Et puis le voilà qui sanglote et qui pleure en disant :

Non, non, je ne m’en consolerai jamais. Depuis j’ai pris le rabat et la calotte.

moi.

De douleur ?

lui.

Si vous voulez. Mais le vrai, pour avoir mon écuelle sur ma tête… Mais voyez un peu l’heure qu’il est, car il faut que j’aille à l’Opéra.

moi.

Qu’est-ce qu’on donne ?

lui.

Le Dauvergne[1]. Il y a d’assez belles choses dans la musique, c’est dommage qu’il ne les ait pas dites le premier. Parmi ces morts, il y en a toujours qui désolent les vivants. Que voulez-vous ? Quisque suos non patimur manes. Mais il est cinq heures et demie, j’entends la cloche qui sonne les vêpres de l’abbé de Canaye[2] et les miennes. Adieu, monsieur le philosophe, n’est-il pas vrai que je suis toujours le même ?

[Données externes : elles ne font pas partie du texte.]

[config.mk]
export PLATFORM = sky130hd
export DESIGN_NAME = fe_nodal_value_interpolator
export DESIGN_NICKNAME = d
export VERILOG_FILES = /design/src/fnvi_pkg.sv /design/src/fnvi_seq.sv /design/src/fnvi_node_calc.sv /design/src/fnvi_div_stage.sv /design/src/fe_nodal_value_interpolator.sv
export SDC_FILE = /design/constraint.sdc
export NUM_CORES = 2
export LEC_CHECK = 0
export BUFFER_PORTS_ARGS = -buffer_cell sky130_fd_sc_hd__buf_4
export CORE_ASPECT_RATIO = 1.25
export CORE_MARGIN = 8
export CORE_UTILIZATION = 45
export CTS_BUF_LIST = sky130_fd_sc_hd__clkbuf_4
export DETAILED_ROUTE_END_ITERATION = 10
export PLACE_DENSITY = 0.67
export SLEW_MARGIN = 0
export SYNTH_ARGS = -nofsm -noshare
export SYNTH_HDL_FRONTEND = slang
export SYNTH_SLANG_ARGS = --single-unit
[constraint.sdc]
create_clock -name i_clk -period 22.3 [get_ports i_clk]
set_input_delay 1.115 -clock i_clk [delete_from_list [all_inputs] [get_ports i_clk]]
set_output_delay 1.115 -clock i_clk [all_outputs]
set_load 0.02 [all_outputs]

  1. Les Troqueurs, de Dauvergne, furent représentes en 1753. C’est le premier opéra-comique français fait dans les conditions du genre tel que nous le concevons aujourd’hui.
  2. L’abbé de Canaye, de l’Académie des inscriptions et belles-lettres, grand ami de D’Alembert, était passionné pour le théâtre. Il mourut en 1782, âgé de quatre-vingt-huit ans. Son éloge a été lu en séance publique, le 15 novembre 1783, par le secrétaire de l’Académie, M. Dacier. Diderot donne quelques détails sur l’abbé de Canaye, dans son morceau Sur la Première Satire d’Horace, qu’on trouvera ci-après, t. VI. Il ne faut pas le confondre avec l’interlocuteur du maréchal d’Hocquincourt, dans le Dialogue de Saint-Évremond.